> [Records from a data collection]:
**src/rtl/fx2_fifo_responder.sv**
```systemverilog
// Behavioural responder for the FX2 slave-FIFO interface: two OUT endpoints (EP2/EP4) fed by
// the host and drained by the FPGA, two IN endpoints (EP6/EP8) filled by the FPGA and drained by the host.
module fx2_fifo_responder #(
  parameter int DEPTH = 16,
  parameter int AW    = $clog2(DEPTH)
) (
  input  logic       clk,
  input  logic       reset,
  input  logic       usb_slwr,
  input  logic       usb_slrd,
  input  logic       usb_sloe,
  input  logic [1:0] usb_addr,
  input  logic [7:0] usb_data_in,
  output logic [7:0] usb_data_out,
  output logic       usb_ep2_empty,
  output logic       usb_ep4_empty,
  output logic       usb_ep6_full,
  output logic       usb_ep8_full,
  input  logic       host_out_valid,
  input  logic       host_out_ep,
  input  logic [7:0] host_out_data,
  output logic       host_out_ready,
  input  logic       host_in_sel,
  input  logic       host_in_ready,
  output logic       host_in_valid,
  output logic [7:0] host_in_data,
  input  logic       err_clear,
  output logic       err_underflow,
  output logic       err_overflow,
  output logic       err_protocol
);

  localparam int            NEP      = 4;
  localparam logic [AW:0]   FULL_CNT = (AW + 1)'(DEPTH);

  logic [7:0]    mem_q [NEP][DEPTH];
  logic [AW-1:0] rd_q  [NEP];
  logic [AW-1:0] rd_d  [NEP];
  logic [AW-1:0] wr_q  [NEP];
  logic [AW-1:0] wr_d  [NEP];
  logic [AW:0]   cnt_q [NEP];
  logic [AW:0]   cnt_d [NEP];
  logic [7:0]    head_s  [NEP];
  logic [7:0]    wdata_s [NEP];
  logic [NEP-1:0] empty_s, full_s, push_s, pop_s;
  logic [1:0]    out_idx_s, in_idx_s;
  logic          fpga_rd_s, fpga_wr_s, proto_s, uf_s, of_s, host_push_s, host_pop_s;
  logic          uf_q, uf_d, of_q, of_d, proto_q, proto_d;

  // Flags and fall-through head bytes come only from registered state.
  always_comb begin
    for (int i = 0; i < NEP; i++) begin
      empty_s[i] = (cnt_q[i] == '0);
      full_s[i]  = (cnt_q[i] == FULL_CNT);
      head_s[i]  = empty_s[i] ? 8'h00 : mem_q[i][rd_q[i]];
    end
  end

  // Strobe/handshake decode into per-endpoint push and pop enables.
  always_comb begin
    out_idx_s   = {1'b0, host_out_ep};
    in_idx_s    = {1'b1, host_in_sel};
    proto_s     = (usb_slrd && usb_slwr) || (usb_slrd && usb_addr[1]) || (usb_slwr && !usb_addr[1]);
    fpga_rd_s   = usb_slrd && !usb_slwr && !usb_addr[1];
    fpga_wr_s   = usb_slwr && !usb_slrd && usb_addr[1];
    uf_s        = fpga_rd_s && empty_s[usb_addr];
    of_s        = fpga_wr_s && full_s[usb_addr];
    host_push_s = host_out_valid && !full_s[out_idx_s];
    host_pop_s  = host_in_ready && !empty_s[in_idx_s];
    for (int i = 0; i < NEP; i++) begin
      push_s[i]  = (host_push_s && (out_idx_s == 2'(i))) ||
                   (fpga_wr_s && !full_s[i] && (usb_addr == 2'(i)));
      pop_s[i]   = (host_pop_s && (in_idx_s == 2'(i))) ||
                   (fpga_rd_s && !empty_s[i] && (usb_addr == 2'(i)));
      wdata_s[i] = (i < 2) ? host_out_data : usb_data_in;
    end
  end

  // Pointer/count next state; sticky errors let a same-cycle event beat err_clear.
  always_comb begin
    for (int i = 0; i < NEP; i++) begin
      rd_d[i] = pop_s[i]  ? rd_q[i] + AW'(1) : rd_q[i];
      wr_d[i] = push_s[i] ? wr_q[i] + AW'(1) : wr_q[i];
      case ({push_s[i], pop_s[i]})
        2'b10:   cnt_d[i] = cnt_q[i] + (AW + 1)'(1);
        2'b01:   cnt_d[i] = cnt_q[i] - (AW + 1)'(1);
        default: cnt_d[i] = cnt_q[i];
      endcase
    end
    uf_d    = uf_s    || (uf_q    && !err_clear);
    of_d    = of_s    || (of_q    && !err_clear);
    proto_d = proto_s || (proto_q && !err_clear);
  end

  // State registers with synchronous reset.
  always_ff @(posedge clk) begin
    if (reset) begin
      for (int i = 0; i < NEP; i++) begin
        rd_q[i]  <= '0;
        wr_q[i]  <= '0;
        cnt_q[i] <= '0;
      end
      uf_q    <= 1'b0;
      of_q    <= 1'b0;
      proto_q <= 1'b0;
    end else begin
      for (int i = 0; i < NEP; i++) begin
        rd_q[i]  <= rd_d[i];
        wr_q[i]  <= wr_d[i];
        cnt_q[i] <= cnt_d[i];
      end
      uf_q    <= uf_d;
      of_q    <= of_d;
      proto_q <= proto_d;
    end
  end

  // Byte storage; contents need no reset because counts gate every read.
  always_ff @(posedge clk) begin
    for (int i = 0; i < NEP; i++) begin
      if (push_s[i]) begin
        mem_q[i][wr_q[i]] <= wdata_s[i];
      end
    end
  end

  assign usb_data_out   = (usb_sloe && !usb_addr[1]) ? head_s[usb_addr] : 8'h00;
  assign usb_ep2_empty  = empty_s[0];
  assign usb_ep4_empty  = empty_s[1];
  assign usb_ep6_full   = full_s[2];
  assign usb_ep8_full   = full_s[3];
  assign host_out_ready = !full_s[out_idx_s];
  assign host_in_valid  = !empty_s[in_idx_s];
  assign host_in_data   = head_s[in_idx_s];
  assign err_underflow  = uf_q;
  assign err_overflow   = of_q;
  assign err_protocol   = proto_q;

endmodule

```
**config.mk**
```make
export PLATFORM = sky130hd
export DESIGN_NAME = fx2_fifo_responder
export DESIGN_NICKNAME = d
export VERILOG_FILES = /design/src/rtl/fx2_fifo_responder.sv
export SDC_FILE = /design/constraint.sdc
export NUM_CORES = 1
export LEC_CHECK = 0
export CELL_PAD_IN_SITES_DETAIL_PLACEMENT = 1
export CELL_PAD_IN_SITES_GLOBAL_PLACEMENT = 1
export CORE_MARGIN = 1
export CORE_UTILIZATION = 58
export DETAILED_ROUTE_END_ITERATION = 10
export HOLD_SLACK_MARGIN = 0.12
export MAX_ROUTING_LAYER = met4
export PLACE_DENSITY = 0.92
export SLEW_MARGIN = 25
export SYNTH_ARGS = -nofsm -noshare
export SYNTH_HDL_FRONTEND = slang
export SYNTH_SLANG_ARGS = --single-unit
```
**constraint.sdc**
```tcl
create_clock -name clk -period 6.3 [get_ports clk]
set_input_delay 1.26 -clock clk [delete_from_list [all_inputs] [get_ports clk]]
set_output_delay 1.26 -clock clk [all_outputs]
set_load 0.1 [all_outputs]
```
# [After elaboration in Yosys (flattened, before gate mapping)]
# Memories as Yosys holds them, arrays and structs flattened.
# Index checks and enable logic that the tools add are counted.
[classes] bitwise=24 reduce_logical=69 addsub=16 eq_ne=15 order_cmp=17 muxes=80
[ops] op="128-bit two-way mux" n=8
[ops] op="128-bit OR reduction" n=2
[ops] op="8-bit two-way mux" n=21
[ops] op="8-bit binary-select mux with 4-bit select" n=4
[ops] op="8-bit demux with 4-bit select" n=4
[ops] op="4-bit two-way mux" n=16
[ops] op="5-bit greater-or-equal comparator, second input constant" n=8
[ops] op="4-bit NOT with 5-bit output" n=8
[ops] op="5-bit case mux with 2 select lines" n=4
[ops] op="1-bit logical AND" n=39
[ops] op="4-bit by 1-bit adder with 4-bit output, second input constant" n=8
[ops] op="8-bit binary-select mux with 2-bit select" n=2
[ops] op="5-bit by 1-bit adder with 5-bit output, second input constant" n=4
[ops] op="5-bit equality test, second input constant" n=4
[ops] op="5-bit logical NOT" n=4
[ops] op="5-bit by 1-bit < comparator with 1-bit output, second input constant" n=4
[ops] op="5-bit two-way mux" n=4
[ops] op="5-bit by 1-bit subtractor with 5-bit output, second input constant" n=4
[ops] op="1-bit logical NOT" n=14
[ops] op="1-bit two-way mux" n=13
[ops] op="2-bit equality test, second input constant" n=6
[ops] op="1-bit OR" n=12
[ops] op="2-bit by 1-bit equality test with 1-bit output, second input constant" n=5
[ops] op="1-bit logical OR" n=9
[ops] op="8 further kinds" n=14
[totals] inputBits=28 ff_bits=3 word_cells=228 mem_bits_rw=564 n_memories=4
[memory_table] memory="mem_q" words=4 width=128 read_ports=4 rd_ports_with_merged_regs=0 write_ports=2 line="36" rtl="logic [7:0] mem_q [NEP][DEPTH];"
[memory_table] memory="cnt_q" words=4 width=5 read_ports=4 rd_ports_with_merged_regs=0 write_ports=4 line="41" rtl="logic [AW:0] cnt_q [NEP];"
[memory_table] memory="rd_q" words=4 width=4 read_ports=4 rd_ports_with_merged_regs=0 write_ports=4 line="37" rtl="logic [AW-1:0] rd_q [NEP];"
[memory_table] memory="wr_q" words=4 width=4 read_ports=4 rd_ports_with_merged_regs=0 write_ports=4 line="39" rtl="logic [AW-1:0] wr_q [NEP];"

# [Longest topological paths before layout]
# An unclocked memory read counts as a cell.
[depth] depth_word=12 mapped_depth=13 depth_no_buf=11

# [Least setup slack after synthesis]
# No wires, ideal clock.
[synth_path] kind="in2out" from="input port usb_addr[0]" to="output port usb_data_out[6]" path_slack_ps=1060 arrival_ps=3980 cell_stages=5 n_path_buf=1 required_time_ps=5040 cell_sequence="buf_2 nand2b_1 nor2_1 a22oi_1 nor3b_1"
[synth_between] elab_chain_cells=5
[synth_rtl] element="start: declaration" line="12" rtl="input logic [1:0] usb_addr,"
[synth_rtl] element="2-bit NOT with 3-bit output (not written as such)" line="127" rtl="assign usb_data_out = (usb_sloe && !usb_addr[1]) ? head_s[usb_addr] : 8'h00;"
[synth_rtl] element="8-bit binary-select mux with 2-bit select" line="127"
[synth_rtl] element="8-bit two-way mux (not written as such) (2 in a row)" line="127"
[synth_rtl] element="8-bit two-way mux" line="127"
[synth_rtl] element="end: declaration" line="14" rtl="output logic [7:0] usb_data_out,"
# No other way between the ends. The select of a mux whose other input is x is not followed.

==> results.md <==
* Outcome: finished, final reports clean
* Register bit count reported by yosys at approximately 570
* Antenna viol nets, final at 0
* Max Cap Violations at 0
* Gate power share at 4.2%
* Seq pwr share at 52.7%
* Final setup viols at 0
* First-pass GRT wire length at 94.2 mm
* RSZ-0062 raised after global routing: no
* NetSw at 1.71 mW
* Synthesized area per cell at between 15 and 20 um2
* Post-cts repair resize count at 0
* Post-DR wirelength/cell at approximately 34 um
* Clock Sink Count at 567
* DRC violations left at 0
* PwrDens at 303 mW/mm2
* H-tree depth at 2
* Layout Skew at roughly 0.021 ns
* Core Footprint at 0.0390 mm2
* Ys async rst share at 0%
* GRT Overall Usage at between 30% and 40%
* Register-to-register setup slack at 2.51 ns
* Mapped Cells at 1272
* Post-CTS Setup Inserts at 0
* Die Ht at 202 um
* Register area share after synthesis at a little under three quarters
* CTS tree: yes
* Critical path fanouts, max at 27
* Peak supply drop at 0.433 mV
* Yosys warnings at 0
* Routed wire length at 64.5 mm
* CP arrival at 4.26 ns
* Critical Path Source Type: register
* Power Internal at between 6 and 7 mW
* Detailed router's first-iteration violation count at 1482
* NumNets Final at 1400
* Pre-CTS setup slack at approximately 1.4 ns
* LEAKAGE at 8.22 nW
* Setup tns final at 0 ns
* Crit. End Element: output pin
* Final hold vios at 0
* Critical path type: register to output pin
* Grt ovf at 0
* Initial core utilization at 59.5%
* Required time of the critical path at 5.04 ns
* Num CTS Buffers at 55
* Vias in the first global route at 13503
* Filler cells at 3165
* Io pins at 53
* Final WS setup at 0.779 ns
* Drt via density at 6.80
* Area of the multi-input gates at about 0.0063 mm2
* Sw frac at about 22%
* Register area at 0.0165 mm2
* Post-Syn Area at ~0.023 mm2
* Largest net degree at the start of global routing at 60
* Final Wtd Congestion at 0.806
* Root Driver: clkbuf_16
* Clk_lat worst skew at 0.61 ns
* Clk pwr share at 43.1%
* Cell row count at 72
* Period utilization at between 80% and 90%
* Count of cell types in the netlist at 54
* Worst hold path class: register to register
* DR pass1 iterations at 8
* Layout cells sized above 1 at 21.0%
* Die footprint at 0.0408 mm2
* Synthesis-to-finish area growth at 11.6%
* Worst-margin pin slew at 1.06 ns
* Initial antenna violation count at 3
* Chip Width at 202 um
* Post-synth EDFFs at 512
* # port buffers at 52
* Achievable frequency at 181 MHz
* Clk buf depth at 3
* Post-synth net total at 1338
* # hold bufs at CTS at 0
* Final min period at 5.52 ns
* Top FF cell, synth: edfxtp_1
* Clock slew at reported path FFs at 0.06 ns
* Slew headroom at approximately 29%
* Via count at around 13000
* Detailed placement HPWL at 35.7 mm
* Slew Viols, Final at 0
## power groups by stage
| stage | combinational [mW] | clock (mW) | sequential (mW) |
|---|---|---|---|
| global placement | 0.295 | 0 | 4.22 |
| detailed placement | 0.314 | 0 | 4.22 |
| global route | 0.340 | 3.51 | 4.14 |
| finish | 0.330 | 3.39 | 4.14 |
| floorplan | 0.181 | 0 | 4.21 |
| CTS | 0.328 | 3.40 | 4.14 |
## layout by cell type, fill, tap and decap left out, types with 18 or more instances in the layout
master           netlist  final
edfxtp_1             512    512
nor2_1               123    123
mux4_2               117    117
clkbuf_16              0     55
dfxtp_1               55     46
mux2i_1               38     38
a21oi_1               37     37
ha_1                  36     36
buf_4                  4     33
nand2_1               29     29
xor2_1                28     28
clkdlybuf4s50_1        0     28
inv_1                 23     23
nand2b_1              18     18
clkbuf_1              34     18
## per-stage QoR
stage / cell area, um2 / utilization (%) / instances / hold WS [ns] / power, mW
finish: 25900 / 66.4 / 1900 / 0.469 / 7.86
CTS: 25900 / 66.4 / 1897 / 0.475 / 7.87
detailed placement: 24100 / 61.8 / 1795 / 0.465 / 4.53
global placement: 24100 / 61.9 / 1795 / 0.461 / 4.51
global route: 25900 / 66.4 / 1900 / 0.508 / 7.99
floorplan: 23200 / - / 1272 / 0.488 / 4.39
## logic make-up (layout without fill, tap and decap cells)
kind of cell / after synthesis / in the layout / synth area share (%)
DFF: 567 / 567 / 71.0
and+or+nand+nor: 227 / 227 / 4.58
muxes: 184 / 184 / 15.1
AOI/OAI and AO/OA: 121 / 121 / 3.60
buffers and inverters: 96 / 203 / 2.08
xor gates and xnor gates: 39 / 39 / 1.47
adders and majority gates: 38 / 38 / 2.11
other: 0 / 3 / 0
## final cells by class
cell class                 instances  area share (%)
inverter                          24           0.348
multi-input combinational        609            24.1
clock buffer                      76            5.74
sequential                       567            63.7
timing repair buffer              77            2.35
clock inverter                    26            1.21
antenna                            3          0.0290
tap                              518            2.50
## sequential cells by signal (all words and copies together), names as in the netlist
signal	flops
cnt_q	20
err_overflow	1
err_protocol	1
err_underflow	1
mem_q	512
rd_q	16
wr_q	16
## worst max-delay path: stages (launching register included)
cell,delay [ns]
dfxtp_2,0.98
buf_4,0.30
mux4_2,0.55
mux2_2,0.32
a21oi_1,0.27
o22ai_1,0.17
clkdlybuf4s50_1,1.06
## layer usage
layer / GRT usage, % / vias to the layer above / wire, um
li1: - / 5153 / -
met1: 42.2 / 6739 / 23700
met2: 53.2 / 860 / 32300
met3: 7.09 / 166 / 5810
met4: 13.6 / 0 / 2670
met5: - / - / 0
## Yosys cell counts, types with 8 or more instances
cell,count,share of area [%]
edfxtp_1,512,66
nor2_1,123,2.0
mux4_2,117,11
dfxtp_1,55,4.7
mux2i_1,38,1.6
a21oi_1,37,0.80
ha_1,36,1.9
clkbuf_1,34,0.55
nand2_1,29,0.47
xor2_1,28,1.1
inv_1,23,0.37
buf_2,20,0.43
nor3_1,19,0.41
nand2b_1,18,0.49
a22oi_1,17,0.55
mux2_2,16,0.78
o22ai_1,15,0.40
mux4_1,11,1.2
xnor2_1,11,0.42
a31oi_1,8,0.22
o21ai_0,8,0.17
## worst paths after layout
| kind | start | cells past startpoint | to |
|---|---|---|---|
| max | rd_q[3][0]$_SDFFE_PP0N_ | 6 | host_in_data[4] |
| min | err_overflow$_SDFF_PP0_ | 2 | err_overflow$_SDFF_PP0_ |
| max reg2reg | cnt_q[2][0]$_SDFFE_PP0P_ | 11 | cnt_q[2][4]$_SDFFE_PP0P_ |
| min reg2reg | err_overflow$_SDFF_PP0_ | 2 | err_overflow$_SDFF_PP0_ |
Note: power is estimated with default switching activity, not from simulation.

> [Aim of the task]: The required output is every line above from the one with "o22ai_1,0.17" down to the one with "## Yosys cell", restated word for word, ends included.

> [Worked solution]:
o22ai_1,0.17
clkdlybuf4s50_1,1.06
## layer usage
layer / GRT usage, % / vias to the layer above / wire, um
li1: - / 5153 / -
met1: 42.2 / 6739 / 23700
met2: 53.2 / 860 / 32300
met3: 7.09 / 166 / 5810
met4: 13.6 / 0 / 2670
met5: - / - / 0
## Yosys cell counts, types with 8 or more instances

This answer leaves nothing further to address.